Anti-human-TIGIT agonistic antibody ameliorates autoimmune diseases by inhibiting Tfh and Tph cells and enhancing Treg cells

• Published in: Communications biology Vol. 6; no. 1; pp. 500 - 13
• Main Authors: Kojima, Marenori, Suzuki, Katsuya, Takeshita, Masaru, Ohyagi, Masaki, Iizuka, Mana, Yamane, Humitsugu, Koga, Keiko, Kouro, Taku, Kassai, Yoshiaki, Yoshihara, Tomoki, Adachi, Ryutaro, Hashikami, Kentarou, Ota, Yuichiro, Yoshimoto, Keiko, Kaneko, Yuko, Morita, Rimpei, Yoshimura, Akihiko, Takeuchi, Tsutomu
• Format: Journal Article
• Language: English
• Published: London Nature Publishing Group UK 09.05.2023; Nature Publishing Group; Nature Portfolio
• Subjects: 13/31; 64/60; 692/4023/1670/1613; 692/4023/1670/498; Agonistic behavior; Animals; Antibodies, Monoclonal - pharmacology; Autoimmune diseases; Autoimmune Diseases - drug therapy; Biology; Biomedical and Life Sciences; CD4 antigen; Cell activation; Immunoglobulins; Immunoreceptor tyrosine-based inhibition motif; Immunoregulation; Life Sciences; Lymphocytes; Lymphocytes T; Mice; Monoclonal antibodies; Receptors, Immunologic - genetics; Signal Transduction; T-Lymphocytes, Regulatory
• ISSN: 2399-3642; 2399-3642
• DOI: 10.1038/s42003-023-04874-3

T cells play important roles in autoimmune diseases, but it remains unclear how to optimally manipulate them.
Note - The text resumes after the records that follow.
--- src/rtl/mont_sub_res_correction.sv ---
`timescale 1ns/1ps
// mont_sub_res_correction
//   Fix-up stage behind the pipelined Montgomery subtraction multiplier. When
//   the multiplier reports a negative result, this block walks the packed
//   result memory once, adds the prime p digit-serially (ripple carry across
//   entries) and writes every entry back in place. Non-negative results are
//   acknowledged after a single cycle with no memory traffic.
//
//   Entry packing (result and prime memories): entry i = {t[2i], t[2i+1]}, so
//   the upper field holds the less significant digit of the pair.
//
// Ports
//   clk, rst_n        clock, asynchronous active-low reset
//   start             one-cycle request pulse, ignored while busy
//   neg_in            negative-result flag, sampled with an accepted start
//   busy              high from the cycle after start through the done cycle
//   done              one-cycle completion pulse
//   res_rd_en/addr    result memory read port (data on res_dout, 1-cycle latency)
//   res_wr_en/addr    result memory write port, corrected entry on res_din
//   p_rd_en/addr      prime memory read port, mirrors the result read port
//   p_dout            prime read data, 1-cycle latency
//   range_err         (MONT_CORR_CHECK_EN only) set with done when the
//                     negative path ended with final carry 0
//
// Build option
//   MONT_CORR_CHECK_EN  adds the range_err output
module mont_sub_res_correction #(
  parameter int RADIX             = 32,
  parameter int WIDTH_REAL        = 14,
  parameter int WIDTH             = ((WIDTH_REAL + 1) / 2) * 2,
  parameter int RES_MEM_DEPTH     = WIDTH / 2,
  parameter int RES_MEM_DEPTH_LOG = (RES_MEM_DEPTH > 1) ? $clog2(RES_MEM_DEPTH) : 1
) (
  input  logic                         clk,
  input  logic                         rst_n,
  input  logic                         start,
  input  logic                         neg_in,
  output logic                         busy,
  output logic                         done,
`ifdef MONT_CORR_CHECK_EN
  output logic                         range_err,
`endif
  output logic                         res_rd_en,
  output logic [RES_MEM_DEPTH_LOG-1:0] res_rd_addr,
  input  logic [2*RADIX-1:0]           res_dout,
  output logic                         res_wr_en,
  output logic [RES_MEM_DEPTH_LOG-1:0] res_wr_addr,
  output logic [2*RADIX-1:0]           res_din,
  output logic                         p_rd_en,
  output logic [RES_MEM_DEPTH_LOG-1:0] p_rd_addr,
  input  logic [2*RADIX-1:0]           p_dout
);

  localparam logic [RES_MEM_DEPTH_LOG-1:0] LAST_ADDR =
    RES_MEM_DEPTH_LOG'(RES_MEM_DEPTH - 1);
  localparam logic ODD_REAL = (WIDTH_REAL % 2) != 0;

  typedef enum logic [1:0] {IDLE, READ, PASS, DRAIN} state_t;

  state_t                       state, state_d;
  logic [RES_MEM_DEPTH_LOG-1:0] rd_addr;
  logic [1:0]                   drain_cnt;

  // pipeline: v1/a1 = read issued, v2/a2 = operands registered, v3/a3 = sum registered
  logic                         v1, v2, v3;
  logic [RES_MEM_DEPTH_LOG-1:0] a1, a2, a3;
  logic [2*RADIX-1:0]           t_q, p_q, sum_q;
  logic                         carry_q;

  logic                         cin, is_pad, cout;
  logic [RADIX:0]               s0, s1;
  logic [2*RADIX-1:0]           sum_d;

  // ---------------- control FSM ----------------
  always_ff @(posedge clk or negedge rst_n) begin
    if (!rst_n) begin
      state     <= IDLE;
      rd_addr   <= '0;
      drain_cnt <= '0;
    end else begin
      state     <= state_d;
      rd_addr   <= (state == READ && rd_addr != LAST_ADDR) ?
                   rd_addr + RES_MEM_DEPTH_LOG'(1) : '0;
      drain_cnt <= (state == DRAIN) ? drain_cnt + 2'd1 : '0;
    end
  end

  // DRAIN spans two wait cycles for the tail of the pipeline plus the done
  // cycle, so busy stays high through done on both paths.
  always_comb begin
    state_d   = state;
    busy      = 1'b0;
    done      = 1'b0;
    res_rd_en = 1'b0;
    case (state)
      IDLE: begin
        if (start) state_d = neg_in ? READ : PASS;
      end
      READ: begin
        busy      = 1'b1;
        res_rd_en = 1'b1;
        if (rd_addr == LAST_ADDR) state_d = DRAIN;
      end
      PASS: begin
        busy    = 1'b1;
        done    = 1'b1;
        state_d = IDLE;
      end
      DRAIN: begin
        busy = 1'b1;
        if (drain_cnt == 2'd2) begin
          done    = 1'b1;
          state_d = IDLE;
        end
      end
      default: state_d = IDLE;
    endcase
  end

  assign res_rd_addr = rd_addr;
  assign p_rd_en     = res_rd_en;
  assign p_rd_addr   = rd_addr;

  // ---------------- add stage ----------------
  // Upper field carries the lower digit, so it is summed first.
  always_comb begin
    cin    = (a2 == '0) ? 1'b0 : carry_q;
    is_pad = ODD_REAL && (a2 == LAST_ADDR);
    s0     = {1'b0, t_q[2*RADIX-1:RADIX]} + {1'b0, p_q[2*RADIX-1:RADIX]} +
             {{RADIX{1'b0}}, cin};
    s1     = {1'b0, t_q[RADIX-1:0]} + {1'b0, p_q[RADIX-1:0]} +
             {{RADIX{1'b0}}, s0[RADIX]};
    sum_d  = {s0[RADIX-1:0], s1[RADIX-1:0]};
    cout   = s1[RADIX];
    if (is_pad) begin
      sum_d = {s0[RADIX-1:0], {RADIX{1'b0}}};
      cout  = s0[RADIX];
    end
  end

  always_ff @(posedge clk or negedge rst_n) begin
    if (!rst_n) begin
      v1      <= 1'b0;
      v2      <= 1'b0;
      v3      <= 1'b0;
      a1      <= '0;
      a2      <= '0;
      a3      <= '0;
      t_q     <= '0;
      p_q     <= '0;
      sum_q   <= '0;
      carry_q <= 1'b0;
    end else begin
      v1 <= res_rd_en;
      a1 <= rd_addr;
      v2 <= v1;
      a2 <= a1;
      v3 <= v2;
      a3 <= a2;
      if (v1) begin
        t_q <= res_dout;
        p_q <= p_dout;
      end
      if (v2) begin
        sum_q   <= sum_d;
        carry_q <= cout;
      end
    end
  end

  assign res_wr_en   = v3;
  assign res_wr_addr = a3;
  assign res_din     = sum_q;

`ifdef MONT_CORR_CHECK_EN
  // Final carry of the last entry lands one cycle ahead of done.
  always_ff @(posedge clk or negedge rst_n) begin
    if (!rst_n) begin
      range_err <= 1'b0;
    end else if (state == IDLE && start) begin
      range_err <= 1'b0;
    end else if (v2 && a2 == LAST_ADDR) begin
      range_err <= ~cout;
    end
  end
`endif

endmodule

--- config.mk ---
export PLATFORM = sky130hd
export DESIGN_NAME = mont_sub_res_correction
export DESIGN_NICKNAME = d
export VERILOG_FILES = /design/src/rtl/mont_sub_res_correction.sv
export SDC_FILE = /design/constraint.sdc
export NUM_CORES = 1
export LEC_CHECK = 0
export CAP_MARGIN = 20
export CORE_MARGIN = 1.5
export CORE_UTILIZATION = 53
export CTS_CLUSTER_DIAMETER = 100
export DETAILED_ROUTE_END_ITERATION = 16
export PLACE_DENSITY_LB_ADDON = 0.12
export SYNTH_ARGS = -nofsm -noshare
export SYNTH_HDL_FRONTEND = slang
export SYNTH_SLANG_ARGS = --single-unit
--- constraint.sdc ---
create_clock -name clk -period 5.7 [get_ports clk]
set_input_delay 0.57 -clock clk [delete_from_list [all_inputs] [get_ports clk]]
set_output_delay 0.57 -clock clk [all_outputs]
set_load 0.03 [all_outputs]
**Word-level counts from Yosys, hierarchy flattened**

Cells that the tools add are included.

- Flip-flop bits (word level): 212
- Input bits: 132
- Output and inout bits: 78
- Logic and storage cells: 45

- $add $sub $neg: 6
- Equal/unequal tests: 9
- Muxes and demuxes: 12
- Reduce and logical (&&, ||, !) cells: 5

Operators by type and width:

| operator | count |
|---|---|
| 32-bit by 32-bit adder with 33-bit output | 2 |
| 33-bit by 1-bit adder with 33-bit output | 2 |
| 2-bit two-way mux | 5 |
| 2-bit one-hot mux with 4 select lines | 1 |
| 2-bit == test, second input constant | 3 |
| 1-bit two-way mux | 4 |
| 2-bit by 1-bit != test with 1-bit output, second input constant | 2 |
| 3-bit by 1-bit adder with 3-bit output, second input constant | 1 |
| 3-bit == test, second input constant | 1 |
| 3-bit logical NOT | 1 |
| 3-bit two-way mux | 1 |
| 3-bit != test, second input constant | 1 |
| 3-bit AND reduction | 1 |
| 3-bit OR reduction | 1 |
| 2-bit by 1-bit adder with 2-bit output, second input constant | 1 |
| 2-bit by 1-bit == test with 1-bit output, second input constant | 1 |
| 2-bit logical NOT | 1 |
| 2-bit != test, second input constant | 1 |
| 1-bit one-hot mux with 2 select lines | 1 |
| 1-bit logical AND | 1 |

**Depth between registers and ports, before layout**

Gate-level depths: netlist of run 1.

- Depth in word-level cells: 4
- Depth in mapped cells: 22
- Depth with buffers taken out: 22

**Worst setup path after synthesis of run 1**

No wires, ideal clock.

- Kind: reg2reg
- From: register a2[1]
- To: register sum_q[26] (netlist: res_din[26])
- Setup time: 0.125 ns
- Arrival time: 5.015 ns
- Data required time: 5.575 ns
- Slack: 0.560 ns
- Cell stages (with the launch flop): 23
- Period minus slack after synthesis: 5.140 ns
- Cell sequence: dfrtp_1 -> o31a_1 -> fa_1 -> fa_1 -> a211oi_1 -> o21ai_2 -> nand4_1 -> a211oi_1 -> o21bai_2 -> o31a_1 -> o21ai_0 -> a21oi_1 -> fa_1 -> inv_1 -> fa_1 -> a211oi_1 -> o211ai_1 -> a41oi_2 -> o21ai_1 -> a211oi_2 -> o21ai_1 -> xor2_1 -> mux2_2

- Longest elaborated chain between the ends: 4

Ends and longest elaborated chain:

| element | line | RTL |
|---|---|---|
| from (decl) | 66 | `logic [RES_MEM_DEPTH_LOG-1:0] a1, a2, a3;` |
| from (signal assigned) | 147 | `a2 <= '0;` |
| from (signal assigned) | 157 | `a2 <= a1;` |
| 3-bit logical NOT | 127 | `cin = (a2 == '0) ? 1'b0 : carry_q;` |
| 1-bit two-way mux | 127 |  |
| 33-bit by 1-bit adder with 33-bit output | 129 | `s0 = {1'b0, t_q[2*RADIX-1:RADIX]} + {1'b0, p_q[2*RADIX-1:RADIX]} +` |
| 33-bit by 1-bit adder with 33-bit output | 131 | `s1 = {1'b0, t_q[RADIX-1:0]} + {1'b0, p_q[RADIX-1:0]} +` |
| to (signal assigned) | 165 | `sum_q <= sum_d;` |
| to (decl) | 67 | `logic [2*RADIX-1:0] t_q, p_q, sum_q;` |

Every way passes these cells.
A chain may end at the register's enable or synchronous reset.

**Final worst setup path of run 1**

- From: register a2[1]
- To: register sum_q[30] (netlist: res_din[30])

The elaborated chain is that of the path after synthesis.

==> results.json, run 1 <==
{
  "fmax_mhz": 189,
  "fin_crit_sh": 0.929,
  "slew_violations": 0,
  "synth_warnings": 0,
  "synth_nets": 1151,
  "syn-instance-count": 950,
  "cts_buffers": 24,
  "area_growth_syn_to_layout_pct": 28.5,
  "ios": 210,
  "drive_above_1_share": 0.224,
  "die-area_um2": 22100,
  "synth_common_cells": "dfrtp_1, mux2_2, ha_1",
  "cts_tree": "done",
  "hold_viol_final": 0,
  "vias": 8051,
  "fin_worst_skew_ns": 0.00777,
  "hp-class": "in -> async",
  "placedCellCount": 1395,
  "ys_ff_latch": 212,
  "ys_types": 76,
  "ant_nets": 0,
  "syn_area_um2": 11300,
  "synth-edff-count": 0,
  "arrival_ns": 5.69,
  "synth_area_leaders": "dfrtp_1, mux2_2, ha_1",
  "cap_viol_max_count": 0,
  "status": "finished, final reports clean",
  "grt_max_degree": 120,
  "routabilityCongestion": 0.890,
  "dp_slack_ns": -0.0221,
  "root_buffer": "clkbuf_16",
  "cp-start-kind": "register",
  "drc_errors": 0,
  "grt_pass1_wl_mm": 40.9,
  "drtIter0Drc": 289,
  "diodes": 0,
  "setup_viol": 0,
  "start_util": 0.538,
  "worst_slew_pin_slew_ns": 0.953,
  "rsz0062_at_grt": "no",
  "clockBufferDepth": 3,
  "n_fill_cell": 1561,
  "fin_nets": 1352,
  "worstPathRequired_ns": 6.10,
  "yosysMostFrequentCell": "dfrtp_1",
  "cts.reportedPaths.clkPinSlew_ns": 0.06,
  "synth.largest_area_cell": "dfrtp_1",
  "cpPeakStageDelay_ns": 0.41,
  "synth_ff_type": "dfrtp_1",
  "slew_headroom": 0.364,
  "via_per_inst": 5.58,
  "multiInputGateArea_um2": 5710,
  "routed_wl_mm": 25.1,
  "crit_chain": "o31a_1 -> fa_2 -> fa_2 -> a211oi_4 -> o21ai_4 -> nand4_1 -> a211oi_1 -> o21bai_2 -> o31a_1 -> o21ai_0 -> a21oi_2 -> fa_2 -> inv_1 -> fa_2 -> a211oi_2 -> o211ai_1 -> a41oi_2 -> buf_4 -> o21ai_2 -> a211oi_2 -> o41ai_2 -> xor2_1 -> mux2_2",
  "wl_per_cell_um": 17.4,
  "grt_pass1_vias": 8043,
  "crit_type": "reg -> reg",
  "cp_max_fo": 4,
  "crit_slowest_cell": "fa_2",
  "endpoint_kind": "register",
  "grt_overflow_total": 0,
  "die_height_um": 149,
  "grt.total_usage": 0.228,
  "synth-async-reset-ratio": 1.00,
  "drt_first_pass_iters": 4,
  "rows": 53,
  "hpwlAfterDp_mm": 17.9,
  "setup_ws_ns": 0.406,
  "crit_top_cell": "fa_2",
  "syn_area_per_cell_um2": 11.9,
  "clk_latency_ns": 0.52,
  "die_w_um": 149,
  "final_cells": 1443,
  "core_region_area_um2": 21000,
  "synth_top_area_frac": 0.471,
  "antenna_found_initial": 0,
  "postCtsHoldBufs": 0,
  "ctsHtreeMaxLevel": 1,
  "cts.sinks": 212,
  "setup-tns-final_ns": 0,
  "post-route-min-period_ns": 5.29,
  "yosysSeqAreaShare": 0.471,
  "seq_area_um2": 5310,
  "io_buffer_count": 209
}
placed cells by master (no fill, tap or decap), types with 4 or more instances in the layout:
master             n
xor2_1            16
a21o_1            34
a21oi_1           60
clkbuf_1           4
nor2b_1            4
inv_1             29
nand2_1           46
o21a_1             6
buf_4              9
clkbuf_16         25
a211oi_1           5
dfrtp_1          210
xnor2_1           38
nor3_1             4
o21ai_0           36
nor4_1             4
mux2_2           175
nand4_1           18
nand3_1           13
o21bai_1           7
clkdlybuf4s50_1  208
o211ai_1           5
and3_1             7
o21ai_1            5
nor2_1            34
a21oi_2            4
clkbuf_8           6
fa_2               4
ha_1              65
o31a_1             5
path summary, 6_finish.rpt:
path / from / endpoint / slack [ns] / depth (start not counted)
setup / recovery: a2[1] / res_din[30] / 0.41 / 23
hold / removal: rst_n / res_din[11] / 0.03 / 1
setup reg to reg: a2[1] / res_din[30] / 0.41 / 23
hold reg to reg: a1[2] / a2[2] / 0.35 / 0
max in group asynchronous: rst_n / v1 / 4.53 / 2
min in group clk: a1[2] / a2[2] / 0.35 / 0
what timing repair did:
action,CTS,global route
buffers inserted,0,5
pin swaps,0,9
endpoints found under the setup margin,3,9
resized for setup,1,10
hold endpoints to repair,0,0
layer usage:
layer	GRT usage	routed length [µm]	up-vias
met3	0.0297	1040	44
met4	0.0752	732	0
met2	0.372	11700	178
li1	-	-	3886
met5	0	0	-
met1	0.318	11600	3943
through the flow:
stage	util	cell area, µm²	hold slack [ns]
global placement	0.648	13600	0.335
CTS	0.687	14400	0.0690
detailed placement	0.648	13600	0.336
global route	0.691	14500	0.111
finish	0.691	14500	0.0306
floorplan	-	11300	0.274
critical path, delay by kind of cell (launching register included):
kind / cells / cell delay (ns)
multiplexers: 1 / 0.27
adder cells (fa/ha/maj): 4 / 1.38
flip-flops: 1 / 0.37
AO/OA/AOI/OAI: 14 / 2.66
buffers and inverters: 2 / 0.21
XOR/XNOR: 1 / 0.16
AND/OR/NAND/NOR: 1 / 0.12
sequential cells by signal, indices dropped and copies added, names as in the netlist:
signal / count
res_din: 64
a2: 3
t_q: 64
p_rd_addr: 3
drain_cnt: 2
v1: 1
state: 2
a1: 3
res_wr_en: 1
carry_q: 1
v2: 1
p_q: 64
res_wr_addr: 3
cells by family (layout without fill, tap and decap cells):
logic type,count (synthesis),count (layout),share of synthesized area
flops,212,212,0.471
mux,176,176,0.176
fa+ha+maj,69,69,0.0793
compound gates,219,219,0.141
simple gates,147,147,0.0641
xor+xnor,54,54,0.0420
buf+inv,73,291,0.0270
layout make-up:
type / count / share of cell area
Timing Repair Buffer: 219 / 0.151
Clock inverter: 8 / 0.00700
Clock buffer: 35 / 0.0499
Tap cell: 275 / 0.0238
Sequential cell: 212 / 0.367
Multi-Input combinational cell: 665 / 0.394
Inverter: 29 / 0.00752
Power of run 1 is not shown: default switching activity piles up to over one toggle a cycle in this logic, so the estimate is an artifact.
==> run 2: changes to the inputs <==
- CAP_MARGIN: 20 -> not set
- PLACE_DENSITY_LB_ADDON: 0.12 -> 0.05
==> run 2 against run 1 <==
Effect of this change:
- global-route usage is 0.59 points higher
- non-clock buffer count grew 2
- critical path type unchanged
- worst hold slack gained 0.098 ns
- critical path depth unchanged
- die area unchanged
- clock-buffer cell count is the same
- maximum frequency decreased by 1.9%
- via count is 1.5% higher
==> results.json, run 2 (synthesized netlist as in run 1, its figures left out) <==
{
  "ctsHtreeMaxLevel": 1,
  "setup-tns-final_ns": 0,
  "wl_per_cell_um": 17.8,
  "cp_max_fo": 4,
  "die-area_um2": 22100,
  "final_cells": 1444,
  "grt_pass1_vias": 8281,
  "layout_commonest_cell": "dfrtp_1",
  "rsz0062_at_grt": "no",
  "ios": 210,
  "routed_wl_mm": 25.7,
  "fin_crit_sh": 0.947,
  "worstPathRequired_ns": 6.10,
  "cts.sinks": 212,
  "hold_viol_final": 0,
  "grt_pass1_wl_mm": 41.7,
  "grt.total_usage": 0.234,
  "antenna_found_initial": 2,
  "cts_tree": "done",
  "clk_latency_ns": 0.52,
  "rows": 53,
  "drtIter0Drc": 422,
  "io_buffer_count": 209,
  "dpl-instance-area_um2": 13600,
  "routabilityCongestion": 0.856,
  "stdcell_area_um2": 14400,
  "critPathTopFamily": "compound AO/OA/AOI/OAI gates",
  "status": "finished, final reports clean",
  "cts_buffers": 24,
  "slew_headroom": 0.377,
  "crit_chain": "o31a_1 -> fa_2 -> fa_2 -> a211oi_4 -> o21ai_4 -> nand4_1 -> a211oi_1 -> o21bai_2 -> o31a_1 -> o21ai_0 -> a21oi_1 -> fa_2 -> inv_1 -> fa_2 -> a211oi_2 -> o211ai_1 -> a41oi_2 -> buf_4 -> o211ai_2 -> o2111ai_1 -> nand3_1 -> xnor2_1 -> mux2_2",
  "area_growth_syn_to_layout_pct": 27.9,
  "cp-start-kind": "register",
  "dp_slack_ns": -0.00237,
  "crit_slowest_cell": "fa_2",
  "die_height_um": 149,
  "core_region_area_um2": 21000,
  "cpPeakStageDelay_ns": 0.41,
  "cap_viol_max_count": 0,
  "hp-class": "in -> async",
  "hpwlAfterDp_mm": 18.3,
  "die_w_um": 149,
  "fin_nets": 1354,
  "fin_worst_skew_ns": 0.0138,
  "postCtsHoldBufs": 0,
  "drc_errors": 0,
  "crit_type": "reg -> reg",
  "setup_viol": 0,
  "placedCellCount": 1397,
  "endpoint_kind": "register",
  "root_buffer": "clkbuf_16",
  "grt_max_degree": 106,
  "grt_overflow_total": 0,
  "fmax_mhz": 185,
  "drt_first_pass_iters": 4,
  "post-route-min-period_ns": 5.40,
  "via_per_inst": 5.66,
  "start_util": 0.538,
  "layout_common_cells": "dfrtp_1, clkdlybuf4s50_1, mux2_2, ha_1, a21oi_1",
  "clockBufferDepth": 3,
  "cts.reportedPaths.clkPinSlew_ns": 0.06,
  "worst_slew_pin_slew_ns": 0.935,
  "arrival_ns": 5.80,
  "drive_above_1_share": 0.219,
  "crit_top_cell": "fa_2",
  "ant_nets": 0,
  "setup_ws_ns": 0.302,
  "vias": 8171,
  "slew_violations": 0,
  "timing.critical_path.buf_inv": 2
}
-- run 2: worst register-to-register path, delay by kind of cell, from the launching register on --
kind	cells	cell delay [ns]
and+or+nand+nor	2	0.26
xor gates and xnor gates	1	0.15
DFF	1	0.38
buffers and inverters	2	0.23
muxes	1	0.25
AOI/OAI and AO/OA	13	2.62
adders and majority gates	4	1.41
-- run 2: final cells by class --
class / count / area (µm²)
fillers: 1577 / 6540
multi-input cells: 665 / 5690
flip-flops and latches: 212 / 5310
repair buffers: 221 / 2190
clock buffers: 35 / 693
well taps: 275 / 344
inverters: 29 / 109
clock inverters: 5 / 75.1
diodes: 2 / 5.00
-- run 2: final timing paths --
path / start / endpoint / slack, ns / cells past startpoint
setup / recovery: a2[1] / res_din[28] / 0.30 / 23
hold reg to reg: a2[0] / res_wr_addr[0] / 0.38 / 0
min in group clk: a2[0] / res_wr_addr[0] / 0.38 / 0
setup reg to reg: a2[1] / res_din[28] / 0.30 / 23
hold / removal: rst_n / t_q[6] / 0.13 / 1
max in group asynchronous: rst_n / a1[2] / 4.31 / 2
-- run 2: what timing repair did --
item,in CTS,in global routing
endpoints found under the setup margin,2,9
buffers inserted,0,5
pin swaps,1,10
resized for setup,0,8
-- run 2: routing by layer --
layer | up-vias | GRT usage | part of all wire
met2 | 228 | 0.384 | 0.47
met1 | 3988 | 0.322 | 0.45
met4 | 2 | 0.0733 | 0.030
met5 | - | 0 | 0.00051
met3 | 49 | 0.0346 | 0.048
li1 | 3904 | - | -
-- run 2: through the flow --
| stage | hold slack (ns) | utilization |
|---|---|---|
| CTS | 0.143 | 0.684 |
| finish | 0.128 | 0.688 |
| global route | 0.190 | 0.688 |
| detailed placement | 0.370 | 0.648 |
| global placement | 0.358 | 0.648 |
| floorplan | 0.274 | - |
Power of run 2 is left out for the same reason.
We focused on the T cell immunoreceptor with Ig and ITIM domains (TIGIT), a coinhibitory molecule that regulates and is expressed in T cells. In autoimmune diseases, the association between TIGIT-expressing cells and pathogenesis and the function of human-TIGIT (hu-TIGIT) signalling modification have not been fully elucidated. Here we generated anti-hu-TIGIT agonistic monoclonal antibodies (mAbs) and generated hu- TIGIT knock-in mice to accurately evaluate the efficacy of mAb function. Our mAb suppressed the activation of CD4 + T cells, especially follicular helper T and peripheral helper T cells that highly expressed TIGIT, and enhanced the suppressive function of naïve regulatory T cells. These results indicate that our mAb has advantages in restoring the imbalance of T cells that are activated in autoimmune diseases and suggest potential clinical applications for anti-hu-TIGIT agonistic mAbs as therapeutic agents. A monoclonal human T cell immunoreceptor with Ig and ITIM domains (TIGIT) agonistic antibody in a TIGIT knock-in mouse model suppresses follicular and peripheral helper T cell activation and enhances suppression effects of naive regulatory T cells.